我有以下表格:
Orders
id int
orderName varchar(5000)
Communication
body varchar(5000)
attachment varchar(5000)
样本订单数据:
id name
132 ordGD
589 ordPG
6321 ordMF
示例通信数据:
body attachment
body1 132,589,6321
我想创建一个存储过程,从中获取 2 列 {body,Attachment}Communication
在 SP 中,输入@attachment varchar(5000)包含多个 orderid,逗号分隔,引用 Orders 表
问题:我想要 OrderName 根据 Orderid 从 Orders 匹配到@Attachment
对于这种类型的过程,您需要列中split的数据attachment。我对字符串使用了类似这样的东西Split(分割字符串的方法有很多,你可以在网上搜索其他功能):
CREATE FUNCTION [dbo].[Split](@String varchar(MAX), @Delimiter char(1))
returns @temptable TABLE (items varchar(MAX))
as
begin
declare @idx int
declare @slice varchar(8000)
select @idx = 1
if len(@String)<1 or @String is null return
while @idx!= 0
begin
set @idx = charindex(@Delimiter,@String)
if @idx!=0
set @slice = left(@String,@idx - 1)
else
set @slice = @String
if(len(@slice)>0)
insert into @temptable(Items) values(@slice)
set @String = right(@String,len(@String) - @idx)
if len(@String) = 0 break
end
return
end
由于这会返回一个表,因此您可以加入数据。

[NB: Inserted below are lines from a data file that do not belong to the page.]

**src/rtl/fetch_stage.sv**
```systemverilog
// IF stage: PC register, instruction-memory addressing and the IF/ID pipeline register.
// Define FETCH_ADEL_CHECK_EN to flag misaligned or out-of-range fetches as AdEL.
module fetch_stage #(
  parameter logic [31:0] RESET_PC   = 32'h0000_3000,
  parameter logic [31:0] HANDLER_PC = 32'h0000_4180,
  parameter logic [31:0] IM_BASE    = 32'h0000_3000,
  parameter logic [31:0] IM_TOP     = 32'h0000_6FFC
) (
  input  logic        clk,
  input  logic        reset,
  input  logic        stall,
  input  logic        exc_flush,
  input  logic        d_redirect,
  input  logic [31:0] d_npc,
  input  logic        d_is_ctrl,
  output logic [31:0] im_addr,
  input  logic [31:0] im_rdata,
  output logic [31:0] f_pc,
  output logic [31:0] d_instr,
  output logic [31:0] d_pc,
  output logic        d_bd,
  output logic [4:0]  d_exc,
  output logic        d_valid
);

  localparam logic [4:0] EXC_NONE = 5'd0;
  localparam logic [4:0] EXC_ADEL = 5'd4;

`ifdef FETCH_ADEL_CHECK_EN
  localparam logic ADEL_EN = 1'b1;
`else
  localparam logic ADEL_EN = 1'b0;
`endif

  logic [31:0] pc_q,    pc_d;
  logic [31:0] instr_q, instr_d;
  logic [31:0] dpc_q,   dpc_d;
  logic        bd_q,    bd_d;
  logic [4:0]  exc_q,   exc_d;
  logic        valid_q, valid_d;

  logic        addr_bad;
  logic [4:0]  fetch_exc;

  assign addr_bad  = (pc_q[1:0] != 2'b00) || (pc_q < IM_BASE) || (pc_q > IM_TOP);
  assign fetch_exc = (ADEL_EN && addr_bad) ? EXC_ADEL : EXC_NONE;

  // NOTE: every next-state signal gets a hold default first, so no path leaves it unassigned (no latch).
  always_comb begin
    pc_d    = pc_q;
    instr_d = instr_q;
    dpc_d   = dpc_q;
    bd_d    = bd_q;
    exc_d   = exc_q;
    valid_d = valid_q;
    if (exc_flush) begin
      pc_d    = HANDLER_PC;
      instr_d = '0;
      dpc_d   = '0;
      bd_d    = 1'b0;
      exc_d   = EXC_NONE;
      valid_d = 1'b0;
    end else if (!stall) begin
      // A faulting fetch carries a nop so only the exception code travels on.
      instr_d = (fetch_exc != EXC_NONE) ? '0 : im_rdata;
      dpc_d   = pc_q;
      bd_d    = d_is_ctrl;
      exc_d   = fetch_exc;
      valid_d = 1'b1;
      pc_d    = d_redirect ? d_npc : pc_q + 32'd4;
    end
  end

  // NOTE: sequential state uses non-blocking assignment so all registers update together at the edge.
  always_ff @(posedge clk) begin
    if (reset) begin
      pc_q    <= RESET_PC;
      instr_q <= '0;
      dpc_q   <= '0;
      bd_q    <= 1'b0;
      exc_q   <= EXC_NONE;
      valid_q <= 1'b0;
    end else begin
      pc_q    <= pc_d;
      instr_q <= instr_d;
      dpc_q   <= dpc_d;
      bd_q    <= bd_d;
      exc_q   <= exc_d;
      valid_q <= valid_d;
    end
  end

  assign im_addr = pc_q;
  assign f_pc    = pc_q;
  assign d_instr = instr_q;
  assign d_pc    = dpc_q;
  assign d_bd    = bd_q;
  assign d_exc   = exc_q;
  assign d_valid = valid_q;

endmodule

```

因此,您的查询将如下所示:
select o.id,
o.name,
c.body
from orders o
left join
(
select c.body, s.items as o_id
from communications c
cross apply dbo.split(c.attachment, ',') s
) c
on o.id = c.o_id
如果您只想attachment用正确的名称替换字段中的值,您可以使用该Split函数并CTE一步:
;with cte as (
select o.id,
o.name,
c.body
from orders o
left join
(
select c.body, s.items as o_id
from communications c
cross apply dbo.split(c.attachment, ',') s
) c
on o.id = c.o_id
)
select distinct c2.body,
stuff((select distinct ', ' + c1.name
from cte c1
where c2.body = c1.body
for XML path('')),1,1,'') attachment
from cte c2
正如其他人所评论的那样,正确的解决方案是将数据库模式更改为具有带有原子字段的规范化模式。

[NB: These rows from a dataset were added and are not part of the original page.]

`src/rtl/bisection_ctrl.sv`:
```
// Bisection root-search controller: computes midpoints with an external serial adder,
// hands each midpoint to an f(x) evaluator over req/ack and reports the bracketed root.
// States: IDLE wait start | LOAD pulse adder | ADD_WAIT let adder finish | EVAL await f_ack
//         UPDATE close-or-continue check | DONE one-cycle completion pulse
module bisection_ctrl #(
    parameter int ADD_CYCLES = 9,
    parameter int MAX_ITER   = 8,
    parameter int F_TIMEOUT  = 255
) (
    input  logic       clock,
    input  logic       reset,
    input  logic       start,
    input  logic [7:0] lo_in,
    input  logic [7:0] hi_in,
    output logic       busy,
    output logic       done,
    output logic       err,
    output logic [7:0] root,
    output logic [3:0] iters,
    output logic       add_load,
    output logic [7:0] add_a,
    output logic [7:0] add_b,
    input  logic [7:0] add_sum,
    output logic       f_req,
    output logic [7:0] f_x,
    input  logic       f_ack,
    input  logic       f_pos,
    input  logic       f_zero
);

    typedef enum logic [2:0] {
        S_IDLE,
        S_LOAD,
        S_ADD_WAIT,
        S_EVAL,
        S_UPDATE,
        S_DONE
    } state_t;

    state_t     r_state, w_state_nxt;
    logic [7:0] r_lo, r_hi, r_mid, r_root;
    logic [7:0] w_lo_nxt, w_hi_nxt, w_mid_nxt, w_root_nxt;
    logic [3:0] r_iters, w_iters_nxt;
    logic       r_err, w_err_nxt;
    logic [7:0] r_wcnt, w_wcnt_nxt;
    logic [7:0] r_tcnt, w_tcnt_nxt;
    logic [7:0] w_span_in;
    logic [7:0] w_span;

    assign w_span_in = hi_in - lo_in;
    assign w_span    = r_hi - r_lo;

    always_ff @(posedge clock) begin
        if (reset) begin
            r_state <= S_IDLE;
            r_lo    <= 8'd0;
            r_hi    <= 8'd0;
            r_mid   <= 8'd0;
            r_root  <= 8'd0;
            r_iters <= 4'd0;
            r_err   <= 1'b0;
            r_wcnt  <= 8'd0;
            r_tcnt  <= 8'd0;
        end else begin
            r_state <= w_state_nxt;
            r_lo    <= w_lo_nxt;
            r_hi    <= w_hi_nxt;
            r_mid   <= w_mid_nxt;
            r_root  <= w_root_nxt;
            r_iters <= w_iters_nxt;
            r_err   <= w_err_nxt;
            r_wcnt  <= w_wcnt_nxt;
            r_tcnt  <= w_tcnt_nxt;
        end
    end

    always_comb begin
        w_state_nxt = r_state;
        w_lo_nxt    = r_lo;
        w_hi_nxt    = r_hi;
        w_mid_nxt   = r_mid;
        w_root_nxt  = r_root;
        w_iters_nxt = r_iters;
        w_err_nxt   = r_err;
        w_wcnt_nxt  = r_wcnt;
        w_tcnt_nxt  = r_tcnt;
        busy        = 1'b1;
        done        = 1'b0;
        add_load    = 1'b0;
        f_req       = 1'b0;

        case (r_state)
            S_IDLE: begin
                busy = 1'b0;
                if (start) begin
                    w_err_nxt   = 1'b0;
                    w_iters_nxt = 4'd0;
                    w_lo_nxt    = lo_in;
                    w_hi_nxt    = hi_in;
                    if (lo_in > hi_in) begin
                        w_err_nxt   = 1'b1;
                        w_root_nxt  = 8'd0;
                        w_state_nxt = S_DONE;
                    end else if (w_span_in <= 8'd1) begin
                        w_root_nxt  = lo_in;
                        w_state_nxt = S_DONE;
                    end else begin
                        w_state_nxt = S_LOAD;
                    end
                end
            end
            S_LOAD: begin
                add_load    = 1'b1;
                w_wcnt_nxt  = 8'(ADD_CYCLES);
                w_state_nxt = S_ADD_WAIT;
            end
            S_ADD_WAIT: begin
                w_wcnt_nxt = r_wcnt - 8'd1;
                if (r_wcnt <= 8'd1) begin
                    // Halved operands drop both LSBs; add the carry they would have made.
                    w_mid_nxt   = add_sum + {7'd0, r_lo[0] & r_hi[0]};
                    w_tcnt_nxt  = 8'd0;
                    w_state_nxt = S_EVAL;
                end
            end
            S_EVAL: begin
                f_req = 1'b1;
                if (f_ack) begin
                    w_iters_nxt = r_iters + 4'd1;
                    if (f_zero) begin
                        w_root_nxt  = r_mid;
                        w_err_nxt   = 1'b0;
                        w_state_nxt = S_DONE;
                    end else if (f_pos) begin
                        w_hi_nxt    = r_mid;
                        w_state_nxt = S_UPDATE;
                    end else begin
                        w_lo_nxt    = r_mid;
                        w_state_nxt = S_UPDATE;
                    end
                end else if (r_tcnt >= 8'(F_TIMEOUT - 1)) begin
                    w_err_nxt   = 1'b1;
                    w_root_nxt  = r_lo;
                    w_state_nxt = S_DONE;
                end else begin
                    w_tcnt_nxt = r_tcnt + 8'd1;
                end
            end
            S_UPDATE: begin
                if (w_span <= 8'd1 || r_iters == 4'(MAX_ITER)) begin
                    w_root_nxt  = r_lo;
                    w_state_nxt = S_DONE;
                end else begin
                    w_state_nxt = S_LOAD;
                end
            end
            S_DONE: begin
                done        = 1'b1;
                w_state_nxt = S_IDLE;
            end
            default: begin
                w_state_nxt = S_IDLE;
            end
        endcase
    end

    assign err   = r_err;
    assign root  = r_root;
    assign iters = r_iters;
    assign add_a = {1'b0, r_lo[7:1]};
    assign add_b = {1'b0, r_hi[7:1]};
    assign f_x   = r_mid;

endmodule
```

当前模式的解决方案是首先使用多种可用方法中的任何一种将附件字段拆分为订单号列表。下一步是将结果与 id 上的 Orders 表连接起来以获取结果。第三步是将名称连接回列表。有关拆分和连接的说明,请参阅提供的链接。
这是执行 3 个步骤的代码段:
WITH
-- Numbers table for split logic
L0 AS(SELECT 1 AS c UNION ALL SELECT 1),
L1 AS(SELECT 1 AS c FROM L0 AS A, L0 AS B),
L2 AS(SELECT 1 AS c FROM L1 AS A, L1 AS B),
L3 AS(SELECT 1 AS c FROM L2 AS A, L2 AS B),
Numbers AS(SELECT ROW_NUMBER() OVER(ORDER BY c) AS n FROM L3),
-- The join query for step 2
bodyOrders AS
(SELECT body,
o1.name orderName
FROM Numbers AS nums
INNER JOIN Communication AS valueTable
ON nums.n <= CONVERT(int, LEN(valueTable.attachment))

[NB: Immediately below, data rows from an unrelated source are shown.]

<file path="config.mk">
export PLATFORM = sky130hd
export DESIGN_NAME = key_filter_multi
export DESIGN_NICKNAME = d
export VERILOG_FILES = /design/src/rtl/key_filter_multi_pkg.sv /design/src/rtl/key_filter_chan.sv /design/src/rtl/key_filter_multi.sv
export SDC_FILE = /design/constraint.sdc
export NUM_CORES = 1
export LEC_CHECK = 0
export BUFFER_PORTS_ARGS = -buffer_cell sky130_fd_sc_hd__buf_2
export CAP_MARGIN = 20
export CORE_UTILIZATION = 45
export CTS_CLUSTER_DIAMETER = 50
export DETAILED_ROUTE_END_ITERATION = 10
export GPL_TIMING_DRIVEN = 1
export PLACE_DENSITY_LB_ADDON = 0.08
export SLEW_MARGIN = 20
export SYNTH_ARGS = -nofsm -noshare
export SYNTH_HDL_FRONTEND = slang
export SYNTH_HIERARCHICAL = 1
export SYNTH_SLANG_ARGS = --single-unit
</file>
<file path="constraint.sdc">
create_clock -name clk -period 2.8 [get_ports clk]
set_input_delay 0.14 -clock clk [delete_from_list [all_inputs] [get_ports clk]]
set_output_delay 0.14 -clock clk [all_outputs]
set_load 0.005 [all_outputs]
</file>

AND SUBSTRING(N',' + valueTable.attachment, n, 1) = N','
INNER JOIN Orders o1
ON LTRIM(RTRIM(SUBSTRING(valueTable.attachment, nums.n,
charindex(N',', valueTable.attachment + N',', nums.n) - nums.n))) = o1.id
)
-- Concatenation logic for step 3
SELECT body,
stuff( (SELECT ','+ orderName
FROM bodyOrders b2
WHERE b2.body = b1.body
ORDER BY orderName
FOR XML PATH(''), TYPE).value('.', 'varchar(5000)')
,1,1,'')
AS orderNumbers
FROM bodyOrders b1
GROUP BY body;
此代码段没有为大型数据集提供最佳或高效的方式来执行此操作。如果您必须走这条路,这只是一个示例。